**Problem statement:**
Go through the entries below and print, exactly, the lines starting at the one with "area by class" and ending at the one with "9 | 225.2 |", keeping both ends and no others.

**Collected data:**
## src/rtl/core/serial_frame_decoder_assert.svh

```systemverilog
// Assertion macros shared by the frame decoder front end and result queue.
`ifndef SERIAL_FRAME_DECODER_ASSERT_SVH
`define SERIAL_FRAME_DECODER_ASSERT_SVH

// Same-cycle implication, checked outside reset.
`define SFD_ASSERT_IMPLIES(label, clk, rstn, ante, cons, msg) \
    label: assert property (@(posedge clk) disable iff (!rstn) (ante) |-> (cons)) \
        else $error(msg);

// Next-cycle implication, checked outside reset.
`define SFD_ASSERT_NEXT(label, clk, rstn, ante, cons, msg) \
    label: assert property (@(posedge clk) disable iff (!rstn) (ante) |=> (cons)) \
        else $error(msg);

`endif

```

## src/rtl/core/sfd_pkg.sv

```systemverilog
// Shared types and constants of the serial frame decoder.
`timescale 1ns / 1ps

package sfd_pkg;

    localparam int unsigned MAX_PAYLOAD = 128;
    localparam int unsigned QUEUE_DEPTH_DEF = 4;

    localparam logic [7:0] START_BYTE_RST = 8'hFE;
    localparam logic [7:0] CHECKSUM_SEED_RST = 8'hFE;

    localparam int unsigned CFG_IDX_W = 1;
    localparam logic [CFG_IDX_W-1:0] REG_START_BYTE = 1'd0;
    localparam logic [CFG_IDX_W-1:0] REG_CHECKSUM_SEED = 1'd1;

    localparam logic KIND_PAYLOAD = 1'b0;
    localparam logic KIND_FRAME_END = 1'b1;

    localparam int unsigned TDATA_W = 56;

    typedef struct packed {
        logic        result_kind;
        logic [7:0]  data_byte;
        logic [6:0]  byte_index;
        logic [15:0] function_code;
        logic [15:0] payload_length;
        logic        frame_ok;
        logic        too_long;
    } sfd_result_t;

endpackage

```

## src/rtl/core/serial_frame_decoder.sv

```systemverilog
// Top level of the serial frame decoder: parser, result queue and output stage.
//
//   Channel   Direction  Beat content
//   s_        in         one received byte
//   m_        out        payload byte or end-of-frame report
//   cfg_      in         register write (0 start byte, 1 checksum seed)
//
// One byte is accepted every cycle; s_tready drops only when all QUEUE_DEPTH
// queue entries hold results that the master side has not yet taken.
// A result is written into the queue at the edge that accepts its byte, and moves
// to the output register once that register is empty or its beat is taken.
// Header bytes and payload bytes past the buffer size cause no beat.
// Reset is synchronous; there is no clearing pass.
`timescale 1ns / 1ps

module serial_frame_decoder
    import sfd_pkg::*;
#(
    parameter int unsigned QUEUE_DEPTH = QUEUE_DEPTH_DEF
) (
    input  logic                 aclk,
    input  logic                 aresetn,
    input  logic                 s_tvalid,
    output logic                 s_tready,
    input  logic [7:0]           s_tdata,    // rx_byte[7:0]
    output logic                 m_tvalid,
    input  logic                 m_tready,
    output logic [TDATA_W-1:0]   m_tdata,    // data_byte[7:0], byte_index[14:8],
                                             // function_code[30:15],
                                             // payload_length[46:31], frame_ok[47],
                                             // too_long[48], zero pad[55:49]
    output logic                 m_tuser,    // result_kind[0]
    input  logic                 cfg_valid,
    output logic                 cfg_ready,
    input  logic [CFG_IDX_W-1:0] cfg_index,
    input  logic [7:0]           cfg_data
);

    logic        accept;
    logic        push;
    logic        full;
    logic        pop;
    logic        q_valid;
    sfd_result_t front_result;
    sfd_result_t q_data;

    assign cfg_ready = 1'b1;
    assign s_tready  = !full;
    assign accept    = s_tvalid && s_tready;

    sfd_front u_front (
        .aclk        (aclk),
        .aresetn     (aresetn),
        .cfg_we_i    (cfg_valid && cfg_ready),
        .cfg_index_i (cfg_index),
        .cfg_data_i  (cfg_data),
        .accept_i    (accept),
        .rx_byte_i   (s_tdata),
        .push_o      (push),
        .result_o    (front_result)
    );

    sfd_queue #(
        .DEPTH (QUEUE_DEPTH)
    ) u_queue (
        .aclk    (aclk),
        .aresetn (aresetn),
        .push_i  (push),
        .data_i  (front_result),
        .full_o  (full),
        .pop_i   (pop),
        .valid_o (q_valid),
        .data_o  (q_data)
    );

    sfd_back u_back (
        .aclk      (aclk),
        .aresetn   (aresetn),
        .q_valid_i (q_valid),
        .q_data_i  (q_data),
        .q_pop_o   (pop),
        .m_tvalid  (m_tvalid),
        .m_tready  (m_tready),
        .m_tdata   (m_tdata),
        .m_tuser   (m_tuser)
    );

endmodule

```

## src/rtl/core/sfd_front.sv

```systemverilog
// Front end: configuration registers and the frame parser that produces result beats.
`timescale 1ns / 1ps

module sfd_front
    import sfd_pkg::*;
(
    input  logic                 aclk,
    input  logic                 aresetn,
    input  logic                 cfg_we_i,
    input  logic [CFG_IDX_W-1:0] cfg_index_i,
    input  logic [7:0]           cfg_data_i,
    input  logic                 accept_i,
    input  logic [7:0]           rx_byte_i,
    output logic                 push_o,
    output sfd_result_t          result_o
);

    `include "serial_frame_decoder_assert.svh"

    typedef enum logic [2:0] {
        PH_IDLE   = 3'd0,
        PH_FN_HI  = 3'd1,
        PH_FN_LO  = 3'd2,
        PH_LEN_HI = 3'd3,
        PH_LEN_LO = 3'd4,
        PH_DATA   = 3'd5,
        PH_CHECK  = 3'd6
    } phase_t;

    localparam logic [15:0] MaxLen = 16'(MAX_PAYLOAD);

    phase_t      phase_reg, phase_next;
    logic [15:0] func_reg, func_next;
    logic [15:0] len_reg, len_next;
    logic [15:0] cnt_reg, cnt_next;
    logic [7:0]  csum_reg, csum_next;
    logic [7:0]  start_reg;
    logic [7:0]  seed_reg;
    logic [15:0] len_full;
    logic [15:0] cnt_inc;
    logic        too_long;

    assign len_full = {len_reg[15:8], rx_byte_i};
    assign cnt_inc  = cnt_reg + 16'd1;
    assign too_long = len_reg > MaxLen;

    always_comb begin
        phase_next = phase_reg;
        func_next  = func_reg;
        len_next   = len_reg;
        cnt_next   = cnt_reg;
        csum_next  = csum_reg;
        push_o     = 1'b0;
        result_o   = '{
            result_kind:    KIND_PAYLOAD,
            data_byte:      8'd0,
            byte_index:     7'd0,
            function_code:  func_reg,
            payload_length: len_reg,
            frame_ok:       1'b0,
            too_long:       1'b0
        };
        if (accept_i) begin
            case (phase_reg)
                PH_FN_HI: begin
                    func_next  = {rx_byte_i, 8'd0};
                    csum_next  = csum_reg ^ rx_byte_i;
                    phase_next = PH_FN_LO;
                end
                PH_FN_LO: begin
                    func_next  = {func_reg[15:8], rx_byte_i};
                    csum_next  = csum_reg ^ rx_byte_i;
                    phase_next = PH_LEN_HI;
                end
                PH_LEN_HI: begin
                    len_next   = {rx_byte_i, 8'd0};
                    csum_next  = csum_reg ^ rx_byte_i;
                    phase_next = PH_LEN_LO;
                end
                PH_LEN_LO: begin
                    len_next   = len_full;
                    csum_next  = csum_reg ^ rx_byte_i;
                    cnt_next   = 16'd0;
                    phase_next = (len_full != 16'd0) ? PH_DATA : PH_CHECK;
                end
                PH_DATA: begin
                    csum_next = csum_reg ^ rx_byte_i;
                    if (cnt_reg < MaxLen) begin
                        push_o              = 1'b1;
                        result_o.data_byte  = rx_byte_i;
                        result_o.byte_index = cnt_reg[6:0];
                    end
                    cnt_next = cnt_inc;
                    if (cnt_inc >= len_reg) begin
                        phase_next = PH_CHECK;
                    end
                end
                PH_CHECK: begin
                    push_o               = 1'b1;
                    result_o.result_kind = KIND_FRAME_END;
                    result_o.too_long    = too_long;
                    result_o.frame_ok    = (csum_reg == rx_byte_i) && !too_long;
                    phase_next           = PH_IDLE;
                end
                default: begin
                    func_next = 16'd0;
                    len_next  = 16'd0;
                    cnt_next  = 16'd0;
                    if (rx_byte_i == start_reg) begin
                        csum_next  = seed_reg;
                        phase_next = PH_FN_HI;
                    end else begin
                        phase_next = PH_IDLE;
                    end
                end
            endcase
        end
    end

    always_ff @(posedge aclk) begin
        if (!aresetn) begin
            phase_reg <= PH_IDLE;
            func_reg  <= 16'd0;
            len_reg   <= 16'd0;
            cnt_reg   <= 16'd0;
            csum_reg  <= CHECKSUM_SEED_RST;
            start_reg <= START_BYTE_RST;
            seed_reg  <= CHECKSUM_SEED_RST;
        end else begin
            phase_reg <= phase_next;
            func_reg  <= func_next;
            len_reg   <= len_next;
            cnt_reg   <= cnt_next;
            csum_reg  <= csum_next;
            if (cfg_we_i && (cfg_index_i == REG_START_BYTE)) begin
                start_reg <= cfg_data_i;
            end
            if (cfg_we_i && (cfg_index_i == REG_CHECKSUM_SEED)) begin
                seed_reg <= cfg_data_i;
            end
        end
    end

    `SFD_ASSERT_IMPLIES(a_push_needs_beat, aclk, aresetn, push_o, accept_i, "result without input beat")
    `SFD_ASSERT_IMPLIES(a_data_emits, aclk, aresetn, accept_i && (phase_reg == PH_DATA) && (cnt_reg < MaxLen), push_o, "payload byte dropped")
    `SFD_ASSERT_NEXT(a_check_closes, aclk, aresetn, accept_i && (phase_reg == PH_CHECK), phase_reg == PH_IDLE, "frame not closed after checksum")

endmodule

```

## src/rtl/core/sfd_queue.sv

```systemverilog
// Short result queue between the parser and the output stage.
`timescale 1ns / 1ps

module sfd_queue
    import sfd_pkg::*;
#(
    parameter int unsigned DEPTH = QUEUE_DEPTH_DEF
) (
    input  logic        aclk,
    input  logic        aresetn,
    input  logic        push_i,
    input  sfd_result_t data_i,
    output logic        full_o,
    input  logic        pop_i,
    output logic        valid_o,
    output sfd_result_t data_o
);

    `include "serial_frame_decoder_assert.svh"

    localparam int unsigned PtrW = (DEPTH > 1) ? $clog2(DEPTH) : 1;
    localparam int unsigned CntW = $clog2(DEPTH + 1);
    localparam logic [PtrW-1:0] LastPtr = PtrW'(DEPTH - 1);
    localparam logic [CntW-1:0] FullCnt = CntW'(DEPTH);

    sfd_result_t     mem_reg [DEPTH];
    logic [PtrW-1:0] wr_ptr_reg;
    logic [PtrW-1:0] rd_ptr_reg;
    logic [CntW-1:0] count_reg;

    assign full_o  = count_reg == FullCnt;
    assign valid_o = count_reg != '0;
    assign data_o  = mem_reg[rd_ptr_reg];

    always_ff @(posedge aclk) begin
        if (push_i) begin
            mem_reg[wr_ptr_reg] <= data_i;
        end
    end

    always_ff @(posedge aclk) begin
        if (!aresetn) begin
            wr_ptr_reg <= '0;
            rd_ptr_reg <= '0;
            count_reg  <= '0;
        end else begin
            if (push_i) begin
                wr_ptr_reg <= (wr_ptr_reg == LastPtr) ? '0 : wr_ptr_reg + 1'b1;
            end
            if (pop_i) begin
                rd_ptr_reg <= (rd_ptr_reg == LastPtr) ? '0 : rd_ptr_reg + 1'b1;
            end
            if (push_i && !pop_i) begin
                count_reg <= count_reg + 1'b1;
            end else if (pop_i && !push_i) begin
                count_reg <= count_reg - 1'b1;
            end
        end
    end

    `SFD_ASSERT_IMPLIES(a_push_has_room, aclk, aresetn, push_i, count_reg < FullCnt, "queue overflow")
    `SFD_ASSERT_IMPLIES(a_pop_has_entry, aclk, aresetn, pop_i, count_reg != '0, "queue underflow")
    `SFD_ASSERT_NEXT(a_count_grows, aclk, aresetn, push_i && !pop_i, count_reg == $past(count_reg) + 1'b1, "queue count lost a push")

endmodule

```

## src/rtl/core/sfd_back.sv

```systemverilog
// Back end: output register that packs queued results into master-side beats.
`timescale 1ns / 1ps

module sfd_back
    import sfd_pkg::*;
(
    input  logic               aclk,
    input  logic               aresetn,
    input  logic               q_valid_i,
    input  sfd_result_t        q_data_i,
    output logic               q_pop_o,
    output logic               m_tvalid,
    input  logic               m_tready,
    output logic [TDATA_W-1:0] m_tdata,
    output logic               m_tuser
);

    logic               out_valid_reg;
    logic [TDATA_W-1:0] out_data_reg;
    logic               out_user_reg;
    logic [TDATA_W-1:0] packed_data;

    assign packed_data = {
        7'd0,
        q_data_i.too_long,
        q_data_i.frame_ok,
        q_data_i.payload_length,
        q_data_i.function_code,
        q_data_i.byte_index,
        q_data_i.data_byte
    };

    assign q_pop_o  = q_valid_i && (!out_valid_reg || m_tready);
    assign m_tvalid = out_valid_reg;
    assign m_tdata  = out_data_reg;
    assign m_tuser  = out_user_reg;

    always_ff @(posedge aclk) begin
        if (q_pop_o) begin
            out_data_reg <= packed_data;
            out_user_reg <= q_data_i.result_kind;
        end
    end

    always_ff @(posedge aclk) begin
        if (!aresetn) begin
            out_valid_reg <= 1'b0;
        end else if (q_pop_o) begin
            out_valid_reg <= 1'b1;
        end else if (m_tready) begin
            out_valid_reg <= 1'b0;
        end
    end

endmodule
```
--
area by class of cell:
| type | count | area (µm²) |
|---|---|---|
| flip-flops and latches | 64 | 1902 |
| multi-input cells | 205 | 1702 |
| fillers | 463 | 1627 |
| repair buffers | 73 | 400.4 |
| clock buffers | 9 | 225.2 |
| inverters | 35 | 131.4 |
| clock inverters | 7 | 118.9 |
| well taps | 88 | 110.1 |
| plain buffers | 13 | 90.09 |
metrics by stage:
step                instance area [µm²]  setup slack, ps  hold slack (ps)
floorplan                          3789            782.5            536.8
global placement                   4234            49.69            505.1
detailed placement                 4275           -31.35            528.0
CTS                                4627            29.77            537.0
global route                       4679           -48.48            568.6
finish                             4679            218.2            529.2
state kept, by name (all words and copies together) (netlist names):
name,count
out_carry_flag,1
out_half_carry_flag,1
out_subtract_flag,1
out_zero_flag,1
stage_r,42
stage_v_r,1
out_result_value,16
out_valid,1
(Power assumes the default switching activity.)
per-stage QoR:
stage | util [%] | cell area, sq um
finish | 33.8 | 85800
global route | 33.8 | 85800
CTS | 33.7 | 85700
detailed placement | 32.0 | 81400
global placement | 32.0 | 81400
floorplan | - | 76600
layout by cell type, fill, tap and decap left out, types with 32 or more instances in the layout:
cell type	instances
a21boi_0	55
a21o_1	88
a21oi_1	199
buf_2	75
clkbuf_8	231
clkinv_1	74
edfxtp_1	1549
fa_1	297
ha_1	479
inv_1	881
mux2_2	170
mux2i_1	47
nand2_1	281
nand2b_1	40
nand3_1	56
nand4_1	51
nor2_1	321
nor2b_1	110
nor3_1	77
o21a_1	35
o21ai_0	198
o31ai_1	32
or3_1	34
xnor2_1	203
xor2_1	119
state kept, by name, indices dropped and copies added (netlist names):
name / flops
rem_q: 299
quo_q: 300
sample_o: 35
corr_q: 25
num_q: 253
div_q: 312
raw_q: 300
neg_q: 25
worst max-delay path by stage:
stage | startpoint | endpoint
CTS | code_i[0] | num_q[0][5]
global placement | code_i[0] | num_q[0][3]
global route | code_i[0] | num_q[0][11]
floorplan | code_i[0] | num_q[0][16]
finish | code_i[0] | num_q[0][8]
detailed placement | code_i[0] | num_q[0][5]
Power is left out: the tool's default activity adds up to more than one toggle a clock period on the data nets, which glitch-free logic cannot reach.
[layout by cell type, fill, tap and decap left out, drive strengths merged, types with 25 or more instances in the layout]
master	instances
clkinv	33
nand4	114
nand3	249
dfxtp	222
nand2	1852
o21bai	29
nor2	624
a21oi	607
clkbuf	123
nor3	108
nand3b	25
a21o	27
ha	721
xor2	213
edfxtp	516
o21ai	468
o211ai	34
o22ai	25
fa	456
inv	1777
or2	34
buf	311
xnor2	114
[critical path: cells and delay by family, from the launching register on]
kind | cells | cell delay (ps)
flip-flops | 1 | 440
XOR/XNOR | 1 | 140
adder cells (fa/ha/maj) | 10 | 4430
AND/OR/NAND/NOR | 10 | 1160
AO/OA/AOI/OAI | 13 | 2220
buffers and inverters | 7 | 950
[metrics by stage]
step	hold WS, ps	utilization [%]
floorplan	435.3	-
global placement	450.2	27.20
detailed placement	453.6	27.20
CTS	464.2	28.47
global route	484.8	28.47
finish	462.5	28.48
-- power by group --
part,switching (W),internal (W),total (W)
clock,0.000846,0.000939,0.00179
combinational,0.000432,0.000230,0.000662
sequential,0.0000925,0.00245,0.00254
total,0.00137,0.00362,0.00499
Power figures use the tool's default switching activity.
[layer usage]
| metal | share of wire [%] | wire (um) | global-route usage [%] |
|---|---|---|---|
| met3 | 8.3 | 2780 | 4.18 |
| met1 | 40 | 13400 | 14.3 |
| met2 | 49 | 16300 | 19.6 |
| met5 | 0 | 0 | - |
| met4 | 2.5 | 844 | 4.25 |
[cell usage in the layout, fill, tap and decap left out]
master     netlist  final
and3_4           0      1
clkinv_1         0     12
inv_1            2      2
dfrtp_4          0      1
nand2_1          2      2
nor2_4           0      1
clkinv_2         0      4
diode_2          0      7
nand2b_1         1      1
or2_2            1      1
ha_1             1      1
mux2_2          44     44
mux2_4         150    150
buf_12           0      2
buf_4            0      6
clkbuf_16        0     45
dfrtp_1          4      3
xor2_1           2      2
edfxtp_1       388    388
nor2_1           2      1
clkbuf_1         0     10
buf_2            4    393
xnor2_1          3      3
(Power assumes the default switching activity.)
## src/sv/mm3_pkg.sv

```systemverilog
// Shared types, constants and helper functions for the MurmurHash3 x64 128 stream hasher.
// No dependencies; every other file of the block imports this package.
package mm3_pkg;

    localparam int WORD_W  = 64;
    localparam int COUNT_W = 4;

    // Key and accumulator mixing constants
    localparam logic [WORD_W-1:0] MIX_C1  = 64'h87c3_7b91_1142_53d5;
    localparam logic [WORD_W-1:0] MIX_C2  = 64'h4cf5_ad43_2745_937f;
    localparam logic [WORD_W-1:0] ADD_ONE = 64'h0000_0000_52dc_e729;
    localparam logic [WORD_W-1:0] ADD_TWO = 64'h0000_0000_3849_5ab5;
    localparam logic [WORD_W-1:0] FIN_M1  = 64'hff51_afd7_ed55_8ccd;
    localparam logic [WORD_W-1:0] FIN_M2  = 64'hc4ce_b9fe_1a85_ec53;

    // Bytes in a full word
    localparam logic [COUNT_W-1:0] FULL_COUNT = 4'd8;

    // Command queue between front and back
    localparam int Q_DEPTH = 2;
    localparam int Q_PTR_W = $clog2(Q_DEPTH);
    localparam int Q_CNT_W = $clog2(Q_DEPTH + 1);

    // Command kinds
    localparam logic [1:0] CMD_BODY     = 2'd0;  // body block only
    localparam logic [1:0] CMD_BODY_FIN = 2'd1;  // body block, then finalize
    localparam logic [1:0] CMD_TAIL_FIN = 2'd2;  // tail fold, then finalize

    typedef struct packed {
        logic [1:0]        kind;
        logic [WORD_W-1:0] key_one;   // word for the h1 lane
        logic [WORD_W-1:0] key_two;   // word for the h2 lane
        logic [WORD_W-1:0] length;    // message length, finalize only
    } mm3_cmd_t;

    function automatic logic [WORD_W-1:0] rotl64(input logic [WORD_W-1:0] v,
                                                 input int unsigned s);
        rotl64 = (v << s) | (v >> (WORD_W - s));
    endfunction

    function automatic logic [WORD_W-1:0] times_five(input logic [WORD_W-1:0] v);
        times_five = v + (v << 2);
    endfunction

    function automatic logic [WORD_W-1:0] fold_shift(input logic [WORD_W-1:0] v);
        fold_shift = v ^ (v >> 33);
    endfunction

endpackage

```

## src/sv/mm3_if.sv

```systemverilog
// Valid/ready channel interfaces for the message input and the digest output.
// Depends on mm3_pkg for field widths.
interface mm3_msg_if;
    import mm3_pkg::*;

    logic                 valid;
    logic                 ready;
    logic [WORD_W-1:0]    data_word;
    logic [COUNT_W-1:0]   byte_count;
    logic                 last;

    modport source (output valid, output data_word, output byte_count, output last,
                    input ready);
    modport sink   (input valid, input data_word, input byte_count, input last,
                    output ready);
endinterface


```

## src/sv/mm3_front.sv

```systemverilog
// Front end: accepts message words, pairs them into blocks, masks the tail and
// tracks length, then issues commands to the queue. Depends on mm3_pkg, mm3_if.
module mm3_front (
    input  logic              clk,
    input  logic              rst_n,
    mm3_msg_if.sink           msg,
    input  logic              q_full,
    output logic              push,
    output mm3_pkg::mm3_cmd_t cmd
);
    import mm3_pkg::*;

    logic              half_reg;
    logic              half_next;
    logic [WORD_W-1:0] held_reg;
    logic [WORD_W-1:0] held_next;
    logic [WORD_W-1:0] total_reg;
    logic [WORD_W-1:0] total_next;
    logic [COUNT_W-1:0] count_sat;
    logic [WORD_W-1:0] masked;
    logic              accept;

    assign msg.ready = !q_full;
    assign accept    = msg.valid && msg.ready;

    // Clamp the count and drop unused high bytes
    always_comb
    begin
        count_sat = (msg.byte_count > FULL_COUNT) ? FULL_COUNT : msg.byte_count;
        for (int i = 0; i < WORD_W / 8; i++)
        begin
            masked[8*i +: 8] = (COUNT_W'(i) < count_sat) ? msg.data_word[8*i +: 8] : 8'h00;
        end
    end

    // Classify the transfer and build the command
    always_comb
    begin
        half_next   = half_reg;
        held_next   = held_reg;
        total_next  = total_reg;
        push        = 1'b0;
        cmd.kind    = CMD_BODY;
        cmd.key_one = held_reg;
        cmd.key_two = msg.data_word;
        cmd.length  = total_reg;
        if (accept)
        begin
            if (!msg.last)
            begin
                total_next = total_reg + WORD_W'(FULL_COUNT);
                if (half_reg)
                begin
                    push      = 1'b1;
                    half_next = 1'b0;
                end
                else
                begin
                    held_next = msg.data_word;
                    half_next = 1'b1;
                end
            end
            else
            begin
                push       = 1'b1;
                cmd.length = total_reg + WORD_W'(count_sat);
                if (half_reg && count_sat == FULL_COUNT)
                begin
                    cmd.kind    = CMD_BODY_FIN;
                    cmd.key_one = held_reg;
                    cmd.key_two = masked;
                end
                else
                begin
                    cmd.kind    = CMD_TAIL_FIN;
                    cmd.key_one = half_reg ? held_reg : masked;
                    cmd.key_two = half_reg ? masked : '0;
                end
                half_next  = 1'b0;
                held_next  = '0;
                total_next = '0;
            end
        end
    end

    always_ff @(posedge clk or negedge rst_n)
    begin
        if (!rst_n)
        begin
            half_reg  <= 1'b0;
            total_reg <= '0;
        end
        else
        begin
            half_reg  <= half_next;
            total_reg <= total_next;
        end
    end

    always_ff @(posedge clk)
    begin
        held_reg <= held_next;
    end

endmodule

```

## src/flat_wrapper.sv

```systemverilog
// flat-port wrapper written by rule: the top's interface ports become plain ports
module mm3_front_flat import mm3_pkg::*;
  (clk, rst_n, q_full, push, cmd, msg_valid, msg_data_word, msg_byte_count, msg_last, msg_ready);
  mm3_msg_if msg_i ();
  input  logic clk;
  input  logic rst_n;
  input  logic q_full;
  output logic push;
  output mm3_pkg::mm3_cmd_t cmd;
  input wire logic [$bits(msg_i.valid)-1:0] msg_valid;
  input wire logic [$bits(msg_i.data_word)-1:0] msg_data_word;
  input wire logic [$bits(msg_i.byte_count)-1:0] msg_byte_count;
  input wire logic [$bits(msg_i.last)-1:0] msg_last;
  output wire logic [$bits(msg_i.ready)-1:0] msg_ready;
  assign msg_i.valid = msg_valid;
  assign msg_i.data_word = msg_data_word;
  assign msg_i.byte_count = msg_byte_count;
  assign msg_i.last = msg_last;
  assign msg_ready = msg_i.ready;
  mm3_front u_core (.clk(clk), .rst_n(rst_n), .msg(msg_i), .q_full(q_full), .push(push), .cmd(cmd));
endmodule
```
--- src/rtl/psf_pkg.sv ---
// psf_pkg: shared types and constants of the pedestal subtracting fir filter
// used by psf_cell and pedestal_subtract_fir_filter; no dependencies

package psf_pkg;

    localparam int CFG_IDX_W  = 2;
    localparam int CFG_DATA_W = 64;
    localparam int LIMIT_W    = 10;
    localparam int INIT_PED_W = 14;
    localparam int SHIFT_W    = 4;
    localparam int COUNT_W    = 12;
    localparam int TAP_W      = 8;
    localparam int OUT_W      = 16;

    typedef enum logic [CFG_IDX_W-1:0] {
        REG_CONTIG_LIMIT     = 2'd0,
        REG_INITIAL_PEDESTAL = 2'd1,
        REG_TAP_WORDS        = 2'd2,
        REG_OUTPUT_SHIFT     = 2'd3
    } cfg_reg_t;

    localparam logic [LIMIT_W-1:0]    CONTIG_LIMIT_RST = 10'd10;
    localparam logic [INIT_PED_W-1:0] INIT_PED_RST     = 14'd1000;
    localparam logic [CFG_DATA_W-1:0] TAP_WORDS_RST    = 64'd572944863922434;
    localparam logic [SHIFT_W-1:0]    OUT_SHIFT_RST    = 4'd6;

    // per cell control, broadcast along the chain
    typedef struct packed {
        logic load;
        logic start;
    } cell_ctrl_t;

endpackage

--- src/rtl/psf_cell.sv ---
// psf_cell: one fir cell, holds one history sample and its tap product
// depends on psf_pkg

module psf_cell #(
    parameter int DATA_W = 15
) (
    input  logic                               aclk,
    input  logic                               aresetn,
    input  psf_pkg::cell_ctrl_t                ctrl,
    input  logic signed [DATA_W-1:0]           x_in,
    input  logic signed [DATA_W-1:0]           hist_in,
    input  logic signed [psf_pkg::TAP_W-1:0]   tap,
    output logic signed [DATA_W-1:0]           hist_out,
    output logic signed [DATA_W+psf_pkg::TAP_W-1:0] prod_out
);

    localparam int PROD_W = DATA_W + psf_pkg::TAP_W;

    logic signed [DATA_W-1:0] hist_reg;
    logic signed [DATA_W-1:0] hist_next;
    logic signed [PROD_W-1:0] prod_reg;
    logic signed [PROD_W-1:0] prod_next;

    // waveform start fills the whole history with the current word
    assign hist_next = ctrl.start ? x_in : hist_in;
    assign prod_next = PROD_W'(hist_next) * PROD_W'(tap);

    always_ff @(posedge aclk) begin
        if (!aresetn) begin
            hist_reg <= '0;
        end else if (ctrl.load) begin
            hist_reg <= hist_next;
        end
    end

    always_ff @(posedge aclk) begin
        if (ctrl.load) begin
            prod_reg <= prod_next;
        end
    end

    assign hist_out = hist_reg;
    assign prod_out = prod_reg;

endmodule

**Answer box:**
area by class of cell:
| type | count | area (µm²) |
|---|---|---|
| flip-flops and latches | 64 | 1902 |
| multi-input cells | 205 | 1702 |
| fillers | 463 | 1627 |
| repair buffers | 73 | 400.4 |
| clock buffers | 9 | 225.2 |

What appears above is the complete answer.